Anywho. So I call Joanna and see if she can watch Jacob, because I know we will be there for a while. She of course agrees, because she's that kind of friend. (Love ga girl!) Shout out to Fred and the boys, too, for giving up an evening for us! So I get to the chiro. and he starts by poking here and there, and then takes x-rays. I have a twisted pelvis, a curved spine for the first 5 vertebrae (however you spell that) from the pelvis, and arthritic hips. I'm like, a twisted pelvis. OF COURSE! Apparently the back muscles were pretty messed up, to the point of moving the bones out and twisting the pelvis. It was hysterical to look at because nunmber one, how many of us see our own pelvis on x-ray, and number two, one side was totally lower than the other.

So on with the torture. I mean treatment! (Not Dr. Lou's fault...I have fibromyalgia, so when you push on certain pressure points it feels like someone's driving a railroad spike through your body with a sledge hammer.) So he says my muscles are in spasm (I knew I could be a spaz) and if he tried to move the bones manually it would just get worse. So he gets out the "massager." I didn't look, but Doug said it looked exactly like a sander. Doc says, yah, you could probably do this at home, but take the sandpaper off first. Chuckle chuckle. So while I'm being buffed and sanded under about 1300 psi, I'm wondering what could be next. So then he gets out his "adjustor." He says, "It sounds kinda of like a staple gun." He DID NOT say it would FEEL like staple gun. Whoa. Talk about agony. Like a hammer going into you with an ice pick on the end instead of the flat part. Again, the fibro made it that much worse.
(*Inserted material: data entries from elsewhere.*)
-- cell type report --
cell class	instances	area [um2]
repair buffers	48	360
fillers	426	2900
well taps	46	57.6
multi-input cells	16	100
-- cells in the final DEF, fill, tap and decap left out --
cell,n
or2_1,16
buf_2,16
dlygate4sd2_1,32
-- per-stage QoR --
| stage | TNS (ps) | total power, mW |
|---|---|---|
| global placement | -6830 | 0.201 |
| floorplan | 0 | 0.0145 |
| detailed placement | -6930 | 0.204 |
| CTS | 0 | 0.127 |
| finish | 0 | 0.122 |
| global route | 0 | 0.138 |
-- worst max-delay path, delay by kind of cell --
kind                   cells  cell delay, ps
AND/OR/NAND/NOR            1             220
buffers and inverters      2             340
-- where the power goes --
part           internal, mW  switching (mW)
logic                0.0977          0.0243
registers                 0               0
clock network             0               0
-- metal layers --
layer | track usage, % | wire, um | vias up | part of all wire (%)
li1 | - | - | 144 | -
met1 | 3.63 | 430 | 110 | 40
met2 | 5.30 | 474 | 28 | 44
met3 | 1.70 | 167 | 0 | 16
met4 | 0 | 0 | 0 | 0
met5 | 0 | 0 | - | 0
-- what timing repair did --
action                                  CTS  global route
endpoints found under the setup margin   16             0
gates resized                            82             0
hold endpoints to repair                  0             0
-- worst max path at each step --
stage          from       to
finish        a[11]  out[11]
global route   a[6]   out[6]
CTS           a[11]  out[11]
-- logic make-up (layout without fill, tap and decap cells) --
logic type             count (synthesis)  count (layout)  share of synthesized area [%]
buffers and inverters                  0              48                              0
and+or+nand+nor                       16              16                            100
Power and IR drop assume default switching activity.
==> flow/design.v <==
module Mux32to1 #(
	parameter WIDTH=32
)
(
	input [4:0] Sel,
	input [WIDTH-1:0] I0,I1,I2,I3,I4,I5,I6,I7,I8,I9,I10,I11,I12,I13,I14,I15,I16,I17,I18,I19,I20,
							I21,I22,I23,I24,I25,I26,I27,I28,I29,I30,I31,
   output reg [WIDTH-1:0] Data_out
); 
always@(*) begin
      case(Sel)
         0: Data_out = I0;
         1: Data_out = I1;
         2: Data_out = I2;
			3: Data_out = I3;
         4: Data_out = I4;
         5: Data_out = I5;
			6: Data_out = I6;
         7: Data_out = I7;
         8: Data_out = I8;
			9: Data_out = I9;
         10: Data_out = I10;
			11: Data_out = I11;
         12: Data_out = I12;
			13: Data_out = I13;
         14: Data_out = I14;
         15: Data_out = I15;
			16: Data_out = I16;
         17: Data_out = I17;
         18: Data_out = I18;
			19: Data_out = I19;
         20: Data_out = I20;
			21: Data_out = I21;
         22: Data_out = I22;
			23: Data_out = I23;
         24: Data_out = I24;
         25: Data_out = I25;
			26: Data_out = I26;
         27: Data_out = I27;
         28: Data_out = I28;
			29: Data_out = I29;
         30: Data_out = I30;
			31: Data_out = I31;
			endcase
		end
endmodule
module Pri_deco(
input [4:0] Wregister,
output reg [31:0] out
);
always @(*) begin
	case(Wregister)
		0: out = 32'b0000_0000_0000_0000_0000_0000_0000_0000;
		1: out = 32'b0000_0000_0000_0000_0000_0000_0000_0001;
		2: out = 32'b0000_0000_0000_0000_0000_0000_0000_0010;
		3: out = 32'b0000_0000_0000_0000_0000_0000_0000_1000;
		4: out = 32'b0000_0000_0000_0000_0000_0000_0001_0000;
		5: out = 32'b0000_0000_0000_0000_0000_0000_0010_0000;
		6: out = 32'b0000_0000_0000_0000_0000_0000_0100_0000; 
		7: out = 32'b0000_0000_0000_0000_0000_0000_1000_0000;
		8: out = 32'b0000_0000_0000_0000_0000_0001_0000_0000;
		9: out = 32'b0000_0000_0000_0000_0000_0010_0000_0000;
		10: out = 32'b0000_0000_0000_0000_0000_0100_0000_0000;
		11: out = 32'b0000_0000_0000_0000_0000_1000_0000_0000;
		12: out = 32'b0000_0000_0000_0000_0001_0000_0000_0000;
		13: out = 32'b0000_0000_0000_0000_0010_0000_0000_0000;
		14: out = 32'b0000_0000_0000_0000_0100_0000_0000_0000;
		15: out = 32'b0000_0000_0000_0000_1000_0000_0000_0000;
		16: out = 32'b0000_0000_0000_0001_0000_0000_0000_0000;
		17: out = 32'b0000_0000_0000_0010_0000_0000_0000_0000;
		18: out = 32'b0000_0000_0000_0100_0000_0000_0000_0000;
		19: out = 32'b0000_0000_0000_1000_0000_0000_0000_0000;
		20: out = 32'b0000_0000_0001_0000_0000_0000_0000_0000;
		21: out = 32'b0000_0000_0010_0000_0000_0000_0000_0000;
		22: out = 32'b0000_0000_0100_0000_0000_0000_0000_0000;
		23: out = 32'b0000_0000_1000_0000_0000_0000_0000_0000;
		24: out = 32'b0000_0001_0000_0000_0000_0000_0000_0000;
		25: out = 32'b0000_0010_0000_0000_0000_0000_0000_0000;
		26: out = 32'b0000_0100_0000_0000_0000_0000_0000_0000;
		27: out = 32'b0000_1000_0000_0000_0000_0000_0000_0000;
		28: out = 32'b0001_0000_0000_0000_0000_0000_0000_0000;
		29: out = 32'b0010_0000_0000_0000_0000_0000_0000_0000;
		30: out = 32'b0100_0000_0000_0000_0000_0000_0000_0000;
		31: out = 32'b1000_0000_0000_0000_0000_0000_0000_0000;
	endcase
end
endmodule 
module Reg_wrap#(
	parameter N = 32
)
(
	input clk, reset, Reg_write_in,
	input [4:0] Write_Register_1, Read_Register_1, Read_Register_2,
	input [N-1:0] Write_Data,
	output [N-1:0] Read_Data_1, Read_Data_2	
);
Register_File register(
		.clk(clk), 
		.reset(reset), 
		.Reg_write_in(Reg_write_in),
		.Write_Register_1(Write_Register_1), 
		.Read_Register_1(Read_Register_1), 
		.Read_Register_2(Read_Register_2),
		.Write_Data(Write_Data),
		.Read_Data_1(Read_Data_1), 
		.Read_Data_2(Read_Data_2)
);
endmodule 
module Register #(
	parameter N=32
)
(	
	input [N-1:0] D,
	input clk, rst, en,  
	output reg [N-1:0] Q	
);
always@(negedge rst or posedge clk) begin	
	if(rst==0)
		Q <= 1'b0;
	else if (en==1)
		Q <= D;
	end
endmodule 
module Register_File
#(
	parameter N = 32
)
(
	input clk, reset, Reg_write_in,
	input [4:0] Write_Register_1, Read_Register_1, Read_Register_2,
	input [N-1:0] Write_Data,
	output wire [N-1:0] Read_Data_1, Read_Data_2
);
wire [32 * N - 1: 0] q;
wire [32:0] t;  
Pri_deco decoprioridad(.Wregister(Write_Register_1), .out(t));
Register zero (.D(Write_Data), .clk(clk), .rst(reset), .en(Reg_write_in & t[0]), .Q(q[N-1:0]));
Register at (.D(Write_Data), .clk(clk), .rst(reset), .en(Reg_write_in & t[1]), .Q(q[2*N-1:1*N]));
Register v0 (.D(Write_Data), .clk(clk), .rst(reset), .en(Reg_write_in & t[2]), .Q(q[3*N-1:2*N]));
Register v1 (.D(Write_Data), .clk(clk), .rst(reset), .en(Reg_write_in & t[3]), .Q(q[4*N-1:3*N]));
Register a0 (.D(Write_Data), .clk(clk), .rst(reset), .en(Reg_write_in & t[4]), .Q(q[5*N-1:4*N]));
Register a1 (.D(Write_Data), .clk(clk), .rst(reset), .en(Reg_write_in & t[5]), .Q(q[6*N-1:5*N]));
Register a2 (.D(Write_Data), .clk(clk), .rst(reset), .en(Reg_write_in & t[6]), .Q(q[7*N-1:6*N]));
Register a3 (.D(Write_Data), .clk(clk), .rst(reset), .en(Reg_write_in & t[7]), .Q(q[8*N-1:7*N]));
Register t0 (.D(Write_Data), .clk(clk), .rst(reset), .en(Reg_write_in & t[8]), .Q(q[9*N-1:8*N]));
Register t1 (.D(Write_Data), .clk(clk), .rst(reset), .en(Reg_write_in & t[9]), .Q(q[10*N-1:9*N]));
Register t2 (.D(Write_Data), .clk(clk), .rst(reset), .en(Reg_write_in & t[10]), .Q(q[11*N-1:10*N]));
Register t3 (.D(Write_Data), .clk(clk), .rst(reset), .en(Reg_write_in & t[11]), .Q(q[12*N-1:11*N]));
Register t4 (.D(Write_Data), .clk(clk), .rst(reset), .en(Reg_write_in & t[12]), .Q(q[13*N-1:12*N]));
Register t5 (.D(Write_Data), .clk(clk), .rst(reset), .en(Reg_write_in & t[13]), .Q(q[14*N-1:13*N]));
Register t6 (.D(Write_Data), .clk(clk), .rst(reset), .en(Reg_write_in & t[14]), .Q(q[15*N-1:14*N]));
Register t7 (.D(Write_Data), .clk(clk), .rst(reset), .en(Reg_write_in & t[15]), .Q(q[16*N-1:15*N]));
Register s0 (.D(Write_Data), .clk(clk), .rst(reset), .en(Reg_write_in & t[16]), .Q(q[17*N-1:16*N]));
Register s1 (.D(Write_Data), .clk(clk), .rst(reset), .en(Reg_write_in & t[17]), .Q(q[18*N-1:17*N]));
Register s2 (.D(Write_Data), .clk(clk), .rst(reset), .en(Reg_write_in & t[18]), .Q(q[19*N-1:18*N]));
Register s3 (.D(Write_Data), .clk(clk), .rst(reset), .en(Reg_write_in & t[19]), .Q(q[20*N-1:19*N]));
Register s4 (.D(Write_Data), .clk(clk), .rst(reset), .en(Reg_write_in & t[20]), .Q(q[21*N-1:20*N]));
Register s5 (.D(Write_Data), .clk(clk), .rst(reset), .en(Reg_write_in & t[21]), .Q(q[22*N-1:21*N]));
Register s6 (.D(Write_Data), .clk(clk), .rst(reset), .en(Reg_write_in & t[22]), .Q(q[23*N-1:22*N]));
Register s7 (.D(Write_Data), .clk(clk), .rst(reset), .en(Reg_write_in & t[23]), .Q(q[24*N-1:23*N]));
Register t8 (.D(Write_Data), .clk(clk), .rst(reset), .en(Reg_write_in & t[24]), .Q(q[25*N-1:24*N]));
Register t9 (.D(Write_Data), .clk(clk), .rst(reset), .en(Reg_write_in & t[25]), .Q(q[26*N-1:25*N]));
Register k0 (.D(Write_Data), .clk(clk), .rst(reset), .en(Reg_write_in & t[26]), .Q(q[27*N-1:26*N]));
Register k1 (.D(Write_Data), .clk(clk), .rst(reset), .en(Reg_write_in & t[27]), .Q(q[28*N-1:27*N]));
Register gp (.D(Write_Data), .clk(clk), .rst(reset), .en(Reg_write_in & t[28]), .Q(q[29*N-1:28*N]));
Register sp (.D(Write_Data), .clk(clk), .rst(reset), .en(Reg_write_in & t[29]), .Q(q[30*N-1:29*N]));
Register fp (.D(Write_Data), .clk(clk), .rst(reset), .en(Reg_write_in & t[30]), .Q(q[31*N-1:30*N]));
Register ra (.D(Write_Data), .clk(clk), .rst(reset), .en(Reg_write_in & t[31]), .Q(q[32*N-1:31*N]));
Mux32to1 MUX1 (.I0(q[N-1:0]),
					.I1(q[2*N-1:1*N]),
					.I2(q[3*N-1:2*N]),
					.I3(q[4*N-1:3*N]),
					.I4(q[5*N-1:4*N]),
					.I5(q[6*N-1:5*N]),
					.I6(q[7*N-1:6*N]),
					.I7(q[8*N-1:7*N]),
					.I8(q[9*N-1:8*N]),
					.I9(q[10*N-1:9*N]),
					.I10(q[11*N-1:10*N]),
					.I11(q[12*N-1:11*N]),
					.I12(q[13*N-1:12*N]),
					.I13(q[14*N-1:12*N]),
					.I14(q[15*N-1:14*N]),
					.I15(q[16*N-1:15*N]),
					.I16(q[17*N-1:16*N]),
					.I17(q[18*N-1:17*N]),
					.I18(q[19*N-1:18*N]),
					.I19(q[20*N-1:19*N]),
					.I20(q[21*N-1:20*N]),
					.I21(q[22*N-1:21*N]),
					.I22(q[23*N-1:22*N]),
					.I23(q[24*N-1:23*N]),
					.I24(q[25*N-1:24*N]),
					.I25(q[26*N-1:25*N]),
					.I26(q[27*N-1:26*N]),
					.I27(q[28*N-1:27*N]),
					.I28(q[29*N-1:28*N]),
					.I29(q[30*N-1:29*N]),
					.I30(q[31*N-1:30*N]),
					.I31(q[32*N-1:31*N]),
					.Sel(Read_Register_1), 
					.Data_out(Read_Data_1));
Mux32to1 MUX2 (.I0(q[N-1:0]),
					.I1(q[2*N-1:1*N]),
					.I2(q[3*N-1:2*N]),
					.I3(q[4*N-1:3*N]),
					.I4(q[5*N-1:4*N]),
					.I5(q[6*N-1:5*N]),
					.I6(q[7*N-1:6*N]),
					.I7(q[8*N-1:7*N]),
					.I8(q[9*N-1:8*N]),
					.I9(q[10*N-1:9*N]),
					.I10(q[11*N-1:10*N]),
					.I11(q[12*N-1:11*N]),
					.I12(q[13*N-1:12*N]),
					.I13(q[14*N-1:12*N]),
					.I14(q[15*N-1:14*N]),
					.I15(q[16*N-1:15*N]),
					.I16(q[17*N-1:16*N]),
					.I17(q[18*N-1:17*N]),
					.I18(q[19*N-1:18*N]),
					.I19(q[20*N-1:19*N]),
					.I20(q[21*N-1:20*N]),
					.I21(q[22*N-1:21*N]),
					.I22(q[23*N-1:22*N]),
					.I23(q[24*N-1:23*N]),
					.I24(q[25*N-1:24*N]),
					.I25(q[26*N-1:25*N]),
					.I26(q[27*N-1:26*N]),
					.I27(q[28*N-1:27*N]),
					.I28(q[29*N-1:28*N]),
					.I29(q[30*N-1:29*N]),
					.I30(q[31*N-1:30*N]),
					.I31(q[32*N-1:31*N]),
					.Sel(Read_Register_2), 
					.Data_out(Read_Data_2));					
endmodule 
==> flow/run.sh <==
#!/bin/bash
# OpenROAD 26Q1-2900-gdf79404cd8, Yosys 0.63+post, stock flow scripts
make -C /OpenROAD-flow-scripts/flow DESIGN_CONFIG=/design/flow/config.mk WORK_HOME=/design/flow/orfs finish
==> flow/config.mk <==
export PLATFORM = sky130hd
export DESIGN_NAME = Reg_wrap
export DESIGN_NICKNAME = Reg_wrap
export VERILOG_FILES = /design/flow/design.v
export SDC_FILE = /design/flow/constraint.sdc
export NUM_CORES = 4
export LEC_CHECK = 1
export CORE_UTILIZATION = 50
==> flow/constraint.sdc <==
current_design Reg_wrap

set clk_period 7.7
set clk_io_pct 0.2

create_clock -name clk0 -period $clk_period [get_ports {clk}]

set non_clock_inputs [all_inputs -no_clocks]
set_input_delay [expr $clk_period * $clk_io_pct] -clock clk0 $non_clock_inputs
set_output_delay [expr $clk_period * $clk_io_pct] -clock clk0 [all_outputs]
==> results_slide.txt <==
Implementation Results

Run
  – Max_cap viols: 0
  – Tool warnings: 61

Floorplan
  – Site row count: 115
  – Floorplan utilization: 50.6%
  – Core area: 98,600 µm²
  – Die Y: 318 µm
  – I/O pins: 114
  – Die ar.: 101,000 µm²
  – Die width: 318 µm

Logic synthesis
  – Post-synth EDFFs: 0
  – Max-area cell share: 48.2%
  – Cell taking the most area after synthesis: dfrtp_1
  – Post-synth seq share: 48.2%
  – Fraction of registers with async set/reset: 100%
  – Post-synth mux share: 21.8%
  – AO/OA Area Share: 11.2%
  – Most common reg cell: dfrtp_1
  – Yosys adder share: 0%
  – Synthesis area per yosys: 49,800 µm²
  – Post-Syn Instances: 4,400
  – Simple-Gate Fraction of Synth Area: 14.7%
  – XOR Share, Synth: 0%
  – Ys cells: 4,400
  – Ys flops: 960
  – Mapped cell area: 49,800 µm²
  – Top area cells in the synthesized netlist: dfrtp_1, mux2_2, and3_1
  – Main logic family: multiplexers
  – Ys Warns: 6
  – Synth top cells by count: dfrtp_1, mux2_2, nand3_1, and3_1, clkbuf_1
  – Synthesized area per cell: 11.3 µm²
  – Synth cell types: 57

Route
  – Routed wire length: 276,000 µm
  – DRC viols: 0
  – Routed vias: 46,475
  – Average vias per placed instance: 8.01
  – Mean routed wirelength per cell: 47.5 µm
  – 1st-iter DRT viols: 6,916
  – Antenna Nets Post-Route: 0
  – DRT Pass-1 Iters: 10

Critical path
  – Most frequent CP cell: clkdlybuf4s50_1
  – CP Capture Type: output pin
  – Crit-path max FO: 19
  – Max stage delay on crit path: 1.15 ns
  – Crit-path cells: clkdlybuf4s50_1 -> nor3_2 -> and2_2 -> buf_4 -> a221oi_1 -> nand3_1 -> o32a_1 -> clkdlybuf4s50_1
  – Crit-path slowest cell: nor3_2
  – CP Class: in -> out
  – Data arrival time of the worst path: 5.79 ns
  – Critical path launch point type: input port
  – Register-to-register setup slack: 6.74 ns
  – Crit path required time: 6.16 ns

Final timing
  – Worst Tran Pin Value: 1.23 ns
  – Final setup fails: 0
  – Post-route setup slack: 0.372 ns
  – Fin crit period: 7.33 ns
  – Slew HR: 18.3%
  – Final hold violations: 0
  – Setup TNS: 0 ns
  – Unrepaired setup endpoints after global routing: false
  – Clk_skew: 0 ns
  – Final period utilization: 95.2%
  – Final hold slack: 0.525 ns
  – Final Max Tran Viols: 0
  – Max Clk Rate: 136 MHz

Placement
  – Post-Place Setup Slack: 0.727 ns
  – I/O Buffers: 113
  – GPL Wtd Cong: 1.10
  – Hpwl dp: 169,000 µm

CTS
  – Clock Tree Buf Depth: 3
  – Clock latency on the worst-skew pair: 0.72 ns
  – CTS tree: yes
  – CTS hold repair buffers: 0
  – CTS buffer count: 104
  – Setup bufs post-CTS: 0
  – Sink Count: 960
  – Root Driver: clkbuf_16
  – Reg clk slew, reported paths: 0.07 ns
  – H-tree Lvls: 3
  – Post-CTS sizing: 0

Power and ir drop
  – Total power draw: 14.7 mW
  – Worst VDD drop: 0.202 mV
  – Leak: 26.1 nW
  – PD cells: 258 nW/µm²

GRT
  – Total track usage: 56.9%
  – GR Overflow Total: 0
  – Antenna violations before repair: 34
  – First-pass GRT wire length: 375,000 µm
  – Largest net degree at the start of global routing: 125
  – Number of global-route vias before repair: 44,653

Layout
  – Area delta synth->final: 14.6%
  – Fillers: 8,164
  – Share of layout cells above drive strength 1: 34.0%

Hold path
  – Hold Path Class: reg -> reg

Run status
  – Status: finished clean
## cell families after synthesis
group / after synthesis
multiplexers: 964
buffers and inverters: 516
flip-flops: 960
AND-OR/OR-AND: 687
AND/OR/NAND/NOR: 1273
## placed cells by master, fill, tap and decap left out, types with 16 or more instances in the layout
cell             instances
dfrtp_1                960
a22oi_1                313
nand3_1                438
nor2_1                  18
and2_2                  20
clkbuf_8                23
diode_2                 36
buf_4                  261
nand2_2                 16
a221oi_1                42
clkinv_2                23
clkbuf_16              105
mux2_2                 960
nand4_1                169
or4_1                   19
and2_1                  38
nor2_4                  18
o21ai_0                 25
buf_12                  24
nand2_1                 29
a2111oi_0              126
clkdlybuf4s50_1        106
a222oi_1                34
o32a_1                  51
and3_1                 400
## final timing paths
| check | to | startpoint | cells past startpoint |
|---|---|---|---|
| min | register.a0.Q[5] | register.a0.Q[5] | 1 |
| min in group asynchronous | register.k0.Q[31] | reset | 1 |
| max | Read_Data_1[2] | Read_Register_1[0] | 8 |
| max in group asynchronous | register.t6.Q[19] | reset | 3 |
| min reg2reg | register.a0.Q[5] | register.a0.Q[5] | 1 |
| max reg2reg | register.s0.Q[23] | register.s0.Q[23] | 1 |
## per-layer routing
metal | wire, µm | vias up | part of all wire (%) | global-route usage (%)
met5 | 584 | - | 0.21 | 3.31
met4 | 26100 | 36 | 9.5 | 37.4
met3 | 50300 | 1677 | 18 | 39.0
met2 | 104000 | 4654 | 38 | 70.4
met1 | 94400 | 23072 | 34 | 71.5
li1 | - | 17036 | - | -
## critical path: cells and delay by family
| kind | cells | cell delay [ns] |
|---|---|---|
| buffers and inverters | 3 | 1.99 |
| AND-OR/OR-AND | 2 | 0.40 |
| AND/OR/NAND/NOR | 3 | 1.84 |
## stage by stage
step                      utilization [%]  instances  cell area [µm²]
after floorplan                         -       4400            49800
after global placement               54.1       5576            53400
after detailed placement             54.1       5576            53400
after CTS                            57.9       5769            57000
after global routing                 57.9       5776            57100
final                                58.0       5805            57100
## where the power goes
group	internal (mW)	switching (mW)	leakage [nW]
sequential	6.02	1.04	12.3
clock	3.19	2.25	1.82
combinational	1.12	1.08	12.0
## layout make-up
| cell class | count | area, µm² | area share [%] |
|---|---|---|---|
| diodes | 36 | 90.1 | 0.158 |
| clock buffers | 143 | 3000 | 5.25 |
| clock inverters | 50 | 676 | 1.18 |
| inverters | 8 | 30.0 | 0.0526 |
| multi-input cells | 2924 | 24200 | 42.3 |
| flip-flops and latches | 960 | 24000 | 42.1 |
| well taps | 1287 | 1610 | 2.82 |
| repair buffers | 397 | 3540 | 6.20 |
No activity file was given, so power comes from the tool's default toggle rates.
--- design/flow/design.v ---
module ALU #(
	parameter WIDTH = 32
)
(
	output reg [WIDTH -1: 0] y,
	output zero, 
	input [WIDTH -1: 0] a, b,
	input [2:0] select,
	input c_in
);
reg cero;
always @(*) begin
		case ({select, c_in})
			4'b000_0: y = a + b;
			4'b001_0: y = a & b;
			4'b010_0: y = a | b;
			4'b011_0: y = a - b;
			4'b100_0: y = $signed(a) < $signed(b) ? 1 : 0;    
			4'b101_0: y = a << 1;
			4'b110_0: y = a >> 1;
			4'b111_0: y = 32'h0;
			default:		y = 32'h0;
		endcase
		cero = (y == 32'h0) ? 1 : 0; 
	end	
		assign zero = cero;
endmodule	
--- design/flow/run.sh ---
#!/bin/bash
# OpenROAD 26Q1-2900-gdf79404cd8, Yosys 0.63+post, stock flow scripts
make -C /OpenROAD-flow-scripts/flow DESIGN_CONFIG=/design/flow/config.mk WORK_HOME=/design/flow/orfs finish
--- design/flow/config.mk ---
export PLATFORM = sky130hd
export DESIGN_NAME = ALU
export DESIGN_NICKNAME = ALU
export VERILOG_FILES = /design/flow/design.v
export SDC_FILE = /design/flow/constraint.sdc
export NUM_CORES = 4
export LEC_CHECK = 1
export CORE_UTILIZATION = 30
--- design/flow/constraint.sdc ---
current_design ALU

set clk_period 19.4
set clk_io_pct 0.2

create_clock -name clk0 -period $clk_period

set non_clock_inputs [all_inputs -no_clocks]
set_input_delay [expr $clk_period * $clk_io_pct] -clock clk0 $non_clock_inputs
set_output_delay [expr $clk_period * $clk_io_pct] -clock clk0 [all_outputs]
==> impl_metrics.toml <==
# implementation run metrics
[finish]
syn2layout_area_growth_pct = 20.2
flops = 0
clockBufferCount = 0
drive_gt1_share_pct = 5.46
regArea_um2 = 0

[power]
pwr-share-seq_pct = 0
p_int_w = 0.0000851
power.switching_w = 0.000120
powerDensity_nw_per_um2 = 28.1
vdd_drop_max_uv = 16.1
swShare_pct = 58.5
p_comb_share_pct = 100.0
p_leak_nw = 3.07
pwr-share-clk_pct = 0

[placed_design]
gp_congestion = 0.992
portBuffers = 101
pre_cts_ws_ns = 6.63
post-dp-hpwl_um = 19100

[final_timing]
setup_viol = 0
relSlewSlack_pct = 38.0
setup_ws_ns = 6.54
drv_slew = 0
hold_violations = 0
worstMarginPinSlew_ns = 0.922
fin_crit_sh_pct = 66.3
min_period_ns = 12.86
rsz0062_at_grt = "false"
max_freq_mhz = 77.7
tns_ns = 0

[setup_path]
crit_type = "input port to primary output"
crit_path_max_fanout = 5
startpoint_type = "input port"
critPathRequiredTime_ns = 15.52
cp.arrival_ns = 8.98
crit_top_cell = "clkdlybuf4s50_1"
cp_top_family = "AND-OR/OR-AND gates"
critPathMaxStageDelay_ns = 0.63
path_buffers = 3
slowest_stage = "a211oi_2"
end_kind = "primary output"
crit_chain = "clkdlybuf4s50_1, inv_1, ha_1, o21bai_1, nand3_1, a211oi_2, o21ai_1, o21ai_0, o311ai_1, nor4_1, nand4_1, or4b_1, nor2_1, clkdlybuf4s50_1"

[die]
fp_util_pct = 30.9
die_w_um = 144
die-area_um2 = 20800
die_y_um = 144
pin_count = 101
core_area_um2 = 19700
fp-row-count = 51

[routing]
drtAntennaViolNets = 0
drt_iter0_markers = 661
drc = 0
wl_um = 24100
first_pass_iters = 10
vias_per_cell = 5.90
vias = 7393
antenna_cells = 0
wl_per_cell_um = 19.2

[synth]
synth.distinct_cells = 85
area_leaders = "ha_1 (20%), a21oi_1 (6.8%), inv_1 (6.5%)"
yosys_cells = 929
synth.avg_cell_area_um2 = 6.55
synth-warning-count = 1
most_common_cell = "inv_1"
netlist.area_leader.share_pct = 20.0
top_area_cell = "ha_1"
syn_inst = 929
synth_area_um2 = 6080
ys_seq_share_pct = 0
netlist_top_cells_count = "inv_1 (105), ha_1 (97), a21oi_1 (83), nand2_1 (78), nor2_1 (68)"
yosysChipArea_um2 = 6080

[clock_network]
cts_hold_buf = 0
ctsResizeCount = 0
postCtsSetupRepairBufs = 0

[grt]
grt_pass1_vias = 6839
grt_antenna_before_repair = 0
overflow = 0
grt_max_degree = 51
grt_pass1_wl_um = 38000
gr-usage-all-layers_pct = 23.5

[worst_hold_path]
hold_class = "input port to primary output"

[run_status]
status = "complete, no violations"

[run]
cap_violations = 0
warning_count = 97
The BEST part was the table. It stands up, and then you lean on it and it brings you down flat.... like a mini roller coaster. Pretty cool.

So I had to go back yesterday morning for the same procedures. I must say, the actual muscle that was spasming has calmed down some, I think, but now the area of pain has spread from about the middle of my back down through my left cheek. NICE. BUT....(no pun intended) it's more like a 5 now on a scale from 1-10, just a bigger area of 5.

But as Doug and I were talking last night, I didn't know whether to laugh or cry...If I listed everything that has gone wrong with me, even just since October...the flu shot gone wrong, the spots, the arm biopsies, the arthritis, the huge doses of prednisone, the mood swings, weight gain, the blown left wrist, the twisted pelvis and spine... And that doesn't even include the MG, the trach, the diabetes or the fibro! It seriously seems like a soap opera...hey, maybe there's profit to be made here!

The only thing is I don't have a sister who's having an affair with my husband who really turns out to be my brother by another mother, or a father who really is my cousin, and I'm not pregnant with an alien baby, or even with twins from two fathers! So I guess maybe the soap script will have to wait.....


Leigh@intentslife said...

Wow, I wouldn't write off the whole soap idea quite yet!

I think Julia Roberts is a perfect pick to play you - she has beautiful skin and teeth too. :)

Kerri said...

Oh my GOSH! Julia ROberts...Now THAT'S a compliment!!

Joanna said...

And you should see Kerri's hair. Girl made Babs jealous.

Hugs, Sweetie. Think chocolately thoughts.